Applications of Stochastic Gradient Descent for Optimization of Complex Systems with Uncertainty

Abstract

The Stochastic Gradient Descent (SGD) method in all its variations has gained popularity with the recent progress in Machine learning. In this dissertation we implement and analyze two modifications of the SGD method. In the first half of the dissertation we investigate the adaptive gradient descent (AdaGrad) method in the context to the optimal distributed control of parabolic partial differential equations with uncertain parameters. This stochastic optimization method achieves an improved convergence rate through adaptive scaling of the gradient stepsize. We prove the convergence of the algorithm for this infinite dimensional problem under suitable regularity, convexity, and finite variance conditions, and relate these to verifiable properties of the underlying system parameters. Finally, we apply our algorithm to the optimal thermal regulation of lithium battery systems under uncertain loads.

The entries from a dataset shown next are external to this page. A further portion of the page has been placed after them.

`src/rtl/f_maxpool_pkg.sv`:
```
// f_maxpool_pkg: shared state encoding and float helpers for the max-pool sequencer.
package f_maxpool_pkg;
    typedef enum logic [1:0] {IDLE, ACCUM, DRAIN, DONE} state_t;
    localparam logic [31:0] CANON_NAN = 32'h7FC0_0000;
    // Quiet NaN for any layout: exponent all ones, mantissa MSB set.
    function automatic logic [63:0] canon_nan(input int dw, input int ew);
        return (((64'd1 << ew) - 64'd1) << (dw - 1 - ew)) | (64'd1 << (dw - 2 - ew));
    endfunction
    function automatic logic is_nan(input logic [63:0] x, input int dw, input int ew);
        logic [63:0] e_mask;
        logic [63:0] m_mask;
        m_mask = (64'd1 << (dw - 1 - ew)) - 64'd1;
        e_mask = ((64'd1 << ew) - 64'd1) << (dw - 1 - ew);
        return ((x & e_mask) == e_mask) && ((x & m_mask) != 64'd0);
    endfunction
endpackage

```
`src/rtl/f_maxpool_ctrl_max2.sv`:
```
// f_max2: combinational sign-magnitude float max; keeps i_a on ties.
// With F_MAXPOOL_NAN_PROP_EN it also flags a NaN on i_b.
module f_max2 #(
    parameter int DATA_W = 32,
    parameter int EXP_W  = 8
) (
    input  logic [DATA_W-1:0] i_a,
    input  logic [DATA_W-1:0] i_b,
`ifdef F_MAXPOOL_NAN_PROP_EN
    output logic              o_nan,
`endif
    output logic [DATA_W-1:0] o_y
);
`ifdef F_MAXPOOL_NAN_PROP_EN
    import f_maxpool_pkg::*;
`endif
    localparam int MAN_W = DATA_W - 1 - EXP_W;
    logic [EXP_W-1:0] w_ea, w_eb;
    logic [MAN_W-1:0] w_ma, w_mb;
    logic             w_b_gt, w_b_lt, w_b_wins;
    assign {w_ea, w_ma} = i_a[DATA_W-2:0];
    assign {w_eb, w_mb} = i_b[DATA_W-2:0];
    assign w_b_gt = (w_eb != w_ea) ? (w_eb > w_ea) : (w_mb > w_ma);
    assign w_b_lt = (w_eb != w_ea) ? (w_eb < w_ea) : (w_mb < w_ma);
    // Differing signs: b wins exactly when a is the negative one.
    assign w_b_wins = (i_a[DATA_W-1] != i_b[DATA_W-1]) ? i_a[DATA_W-1]
                    : (i_a[DATA_W-1] ? w_b_lt : w_b_gt);
    assign o_y = w_b_wins ? i_b : i_a;
`ifdef F_MAXPOOL_NAN_PROP_EN
    assign o_nan = is_nan(64'(i_b), DATA_W, EXP_W);
`endif
endmodule

```
`src/rtl/f_maxpool_ctrl.sv`:
```
// f_maxpool_ctrl: valid/ready max-pool window sequencer for float streams.
// Define F_MAXPOOL_NAN_PROP_EN to force any window containing a NaN to the canonical quiet NaN.
module f_maxpool_ctrl
    import f_maxpool_pkg::*;
#(
    parameter int DATA_W = 32,
    parameter int EXP_W  = 8,
    parameter int CNT_W  = 7,
    parameter int WIN_W  = 16
) (
    input  logic              clk,
    input  logic              rst,
    input  logic              run,
    input  logic              running,
    input  logic [CNT_W-1:0]  windowMinusOne,
    input  logic [WIN_W-1:0]  numWindows,
    input  logic              in_valid,
    output logic              in_ready,
    input  logic [DATA_W-1:0] in_data,
    output logic              out_valid,
    input  logic              out_ready,
    output logic [DATA_W-1:0] out_data,
    output logic              done
);
    state_t            r_state;
    logic [CNT_W-1:0]  r_wm1, r_elem_cnt;
    logic [WIN_W-1:0]  r_nwin, r_win_cnt;
    logic [DATA_W-1:0] r_acc, r_out_data;
    logic              r_out_valid, r_done;
    logic [DATA_W-1:0] w_max, w_next, w_result;
    logic              w_first, w_last, w_accept;
`ifdef F_MAXPOOL_NAN_PROP_EN
    logic              r_nan, w_in_nan, w_win_nan;
`endif
    assign w_first  = r_elem_cnt == '0;
    assign w_last   = r_elem_cnt == r_wm1;
    // A last element may only land once the output slot is free or emptying now.
    assign in_ready = (r_state == ACCUM) && running && !(w_last && r_out_valid && !out_ready);
    assign w_accept = in_valid && in_ready;
    f_max2 #(.DATA_W(DATA_W), .EXP_W(EXP_W)) u_max (
        .i_a   (r_acc),
        .i_b   (in_data),
`ifdef F_MAXPOOL_NAN_PROP_EN
        .o_nan (w_in_nan),
`endif
        .o_y   (w_max)
    );
    assign w_next = w_first ? in_data : w_max;
`ifdef F_MAXPOOL_NAN_PROP_EN
    assign w_win_nan = w_in_nan || (!w_first && r_nan);
    assign w_result  = w_win_nan ? DATA_W'(canon_nan(DATA_W, EXP_W)) : w_next;
`else
    assign w_result  = w_next;
`endif
    always_ff @(posedge clk or negedge rst) begin
        if (!rst) begin
            r_state     <= IDLE;
            r_wm1       <= '0;
            r_nwin      <= '0;
            r_elem_cnt  <= '0;
            r_win_cnt   <= '0;
            r_acc       <= '0;
            r_out_data  <= '0;
            r_out_valid <= 1'b0;
            r_done      <= 1'b0;
`ifdef F_MAXPOOL_NAN_PROP_EN
            r_nan       <= 1'b0;
`endif
        end else if (run) begin
            r_wm1       <= windowMinusOne;
            r_nwin      <= numWindows;
            r_elem_cnt  <= '0;
            r_win_cnt   <= '0;
            r_out_valid <= 1'b0;
            r_done      <= numWindows == '0;
            r_state     <= (numWindows == '0) ? DONE : ACCUM;
        end else begin
            if (r_out_valid && out_ready)
                r_out_valid <= 1'b0;
            if (w_accept) begin
                r_acc <= w_next;
`ifdef F_MAXPOOL_NAN_PROP_EN
                r_nan <= w_win_nan;
`endif
                if (w_last) begin
                    r_elem_cnt  <= '0;
                    r_win_cnt   <= r_win_cnt + WIN_W'(1);
                    r_out_data  <= w_result;
                    r_out_valid <= 1'b1;
                    if (r_win_cnt == r_nwin - WIN_W'(1))
                        r_state <= DRAIN;
                end else begin
                    r_elem_cnt <= r_elem_cnt + CNT_W'(1);
                end
            end
            if (r_state == DRAIN && (!r_out_valid || out_ready)) begin
                r_state <= DONE;
                r_done  <= 1'b1;
            end
        end
    end
    assign out_valid = r_out_valid;
    assign out_data  = r_out_data;
    assign done      = r_done;
endmodule

```
`config.mk`:
```
export PLATFORM = sky130hd
export DESIGN_NAME = f_maxpool_ctrl
export DESIGN_NICKNAME = d
export VERILOG_FILES = /design/src/rtl/f_maxpool_pkg.sv /design/src/rtl/f_maxpool_ctrl_max2.sv /design/src/rtl/f_maxpool_ctrl.sv
export SDC_FILE = /design/constraint.sdc
export NUM_CORES = 1
export LEC_CHECK = 0
export CAP_MARGIN = 20
export CORE_UTILIZATION = 55
export CTS_CLUSTER_SIZE = 16
export DETAILED_ROUTE_END_ITERATION = 10
export GPL_ROUTABILITY_DRIVEN = 0
export PLACE_DENSITY_LB_ADDON = 0.12
export SLEW_MARGIN = 20
export SYNTH_ARGS = -nofsm -noshare
export SYNTH_HDL_FRONTEND = slang
export SYNTH_SLANG_ARGS = --single-unit
```
`constraint.sdc`:
```
create_clock -name clk -period 3.5 [get_ports clk]
set_input_delay 0.525 -clock clk [delete_from_list [all_inputs] [get_ports clk]]
set_output_delay 0.525 -clock clk [all_outputs]
set_load 0.02 [all_outputs]
```
==> key figures <==
Synth
  – Largest area contributor in the synthesized netlist: dfrtp_1
  – Register area share after synthesis: 0.435
  – Synth Flop Type: dfrtp_1
  – Syn Inst Count: 682
  – Post-synth EDFFs: 0
  – Syn Nets: 779
  – Synth async-reset ratio: 1.00
  – Unique masters post-synth: 57
  – Synth cell count leaders: 114 x dfrtp_1, 57 x nor2_1, 54 x a21oi_1
  – Cell Area, Synth: 0.00656 mm2
  – Yosys warnings: 0
  – Top cells by area, synth: dfrtp_1 43%, mux2_2 8.4%, ha_1 6.9%, a21oi_1 4.1%, o21ai_0 4.0%
  – Synth top area share: 0.435
  – Synth Register Bits: 114
  – Count leader, synth: dfrtp_1
  – Avg Cell Area, Syn: 9.62 um2

Timing
  – Slew @ Worst Pin: 0.673 ns
  – Final min period: 3.13 ns
  – Setup Skew: 0.00723 ns
  – Number of setup violations in the final report: 0
  – Part of the cycle the worst path needs: 0.893
  – Fin. Hold Viols: 0
  – RSZ-0062 raised after global routing: false
  – Final Max Slew Viols: 0
  – Slew margin rel.: 0.551
  – FMAX: 0.320 GHz
  – Setup TNS: 0 ns
  – Hold WS: 0.134 ns

Setup path
  – Setup Crit Path Kind: in2reg
  – Crit path required time: 3.79 ns
  – Crit path max fanout: 31
  – Crit path DAT: 3.42 ns
  – Type of origin of the critical path: input pin
  – Setup crit end kind: register

Clock network
  – H-tree levels: 4
  – CTS Buf Count: 17
  – CTS Root Cell: clkbuf_16
  – Worst-case clock buffer depth: 2
  – Clk_lat worst skew: 0.42 ns
  – Post-CTS Resized: 0
  – Number of hold buffers added after CTS: 0
  – Clock Sinks: 114
  – Clk slew on worst S/H paths: 0.05 ns
  – Post-CTS setup buffers: 0
  – CTS tree: built

Run
  – # Max-Cap Violations: 0

Routing
  – Routed wl met2: 7.58 mm
  – DR top layer: met4
  – 1st-iter DRT viols: 401
  – WL final: 16.2 mm
  – Via density: 6.02
  – Remaining routing DRC violations: 6
  – DR vias: 5590
  – Average wire per standard cell: 17.4 um
  – Metal-1 WL: 7.36 mm
  – Antenna viol nets, final: 0
  – WL met3: 751 um
  – Pre-Repair DR Iteration Count: 7

Placed design
  – HPWL Detailed: 10.9 mm
  – Cell Area, Placed: 0.00767 mm2
  – Number of port buffers: 95

GRT
  – First-pass GRT wire length: 27.7 mm
  – Overflow after GRT: 0
  – GRT Resource Usage Total: 0.281
  – Largest net degree at the start of global routing: 67
  – Vias in the first global route: 5817
  – Initial antenna violation count: 0

Outcome
  – Status: finished, violations left
  – Violated checks: DRC

Die
  – Chip Width: 111 um
  – Core Box Area: 0.0115 mm2
  – Die height: 111 um
  – Ports: 96
  – # rows: 39
  – Die area: 0.0124 mm2
  – Initial Util: 0.570

Layout
  – Final core utilization: 0.714
  – Share of layout cells above drive strength 1: 0.127
  – Final #Nets: 870
  – Area grow syn2layout: 25.3%
  – Ant diodes: 0
  – Final Instance Area: 0.00822 mm2

Power
  – P per Cell Area: 509 mW/mm2
  – VDD IR max: 373 uV
  – Leakage power: 3.55 nW

Hold path
  – Hold crit path type: in2async
## cells by family (layout without fill, tap and decap cells)
| logic type | Yosys count | count (layout) | share of synthesized area |
|---|---|---|---|
| AO/OA/AOI/OAI | 175 | 175 | 0.157 |
| XOR/XNOR | 37 | 37 | 0.0494 |
| adder cells (fa/ha/maj) | 36 | 36 | 0.0686 |
| buffers and inverters | 79 | 183 | 0.0471 |
| flip-flops | 114 | 114 | 0.435 |
| multiplexers | 57 | 57 | 0.0990 |
| AND/OR/NAND/NOR | 184 | 184 | 0.144 |
## final cells by class
cell class                      instances  area (um2)
Inverter                               43         161
Fill cell                             859        3290
Tap cell                              143         179
Clock inverter                          5        50.0
Sequential cell                       114        2850
Clock buffer                           27         503
Multi-Input combinational cell        489        3400
Timing Repair Buffer                  108        1070
## sequential cells by signal (all words and copies together), names as in the netlist
| signal | cells |
|---|---|
| r_state | 2 |
| r_elem_cnt | 7 |
| r_nwin | 16 |
| out_data | 32 |
| r_wm1 | 7 |
| r_acc | 32 |
| done | 1 |
| out_valid | 1 |
| r_win_cnt | 16 |
## stage by stage
| step | total power, W | setup slack, ns | instances |
|---|---|---|---|
| final | 0.00419 | 0.373 | 929 |
| after global routing | 0.00439 | 0.187 | 929 |
| after CTS | 0.00420 | 0.390 | 929 |
| after detailed placement | 0.00257 | -0.0310 | 897 |
| after global placement | 0.00252 | 0.103 | 897 |
| after floorplan | 0.00222 | 0.665 | 682 |
## layout by cell type (no fill, tap or decap), types with 16 or more instances in the layout
master           netlist  layout
clkbuf_16              0      17
o21ai_0               52      52
mux2_2                49      49
inv_1                 43      43
dfrtp_1              114     114
a31oi_1               33      33
nand3_1               17      17
clkdlybuf4s50_1        0      94
nand4_1               18      18
xor2_1                16      16
xnor2_1               21      21
ha_1                  36      36
a21oi_1               54      53
nand2_1               31      31
nor2_1                57      57
## worst max-delay path, cell delays in order
cell             delay (ns)
clkdlybuf4s50_1        0.46
ha_1                   0.32
nand4_1                0.13
or4_1                  0.56
nor4_1                 0.41
a2111oi_2              0.13
mux2_2                 0.53
o21ai_0                0.26
a21oi_1                0.09
## worst paths after layout
path	slack [ns]	end	cells past startpoint	from
max	0.37	out_data[0]	9	in_data[22]
min	0.13	r_nwin[3]	1	rst
max reg2reg	0.55	out_data[0]	9	r_acc[20]
min reg2reg	0.53	r_acc[25]	1	r_acc[25]
max in group asynchronous	2.58	r_acc[16]	2	rst
min in group clk	0.53	r_acc[25]	1	r_acc[25]
## power breakdown
part           switching (W)  internal (W)  leakage [nW]  total (W)
Clock               0.000571       0.00104         0.275    0.00162
Sequential          0.000140       0.00148          1.46    0.00162
Combinational       0.000525      0.000430          1.82   0.000956
## metal layers
metal	up-vias	GRT usage
met5	-	0
met4	0	0.132
met3	44	0.0596
met2	177	0.439
met1	2725	0.375
li1	2644	-
Note: power is estimated with default switching activity, not from simulation.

In the second half of the dissertation we look at the design, implementation and analysis of Stochastic Alternating Least Squares (SALS) as a method that approximates the canonical decomposition of averages of sampled random tensors. Its simplicity and efficient memory usage make SALS an ideal tool for decomposing tensors in an online setting. We show, under mild regularization and readily verifiable assumptions on the boundedness of the data, that the SALS algorithm is globally convergent. Numerical experiments validate our theoretical findings and demonstrate the algorithm’s performance and complexity.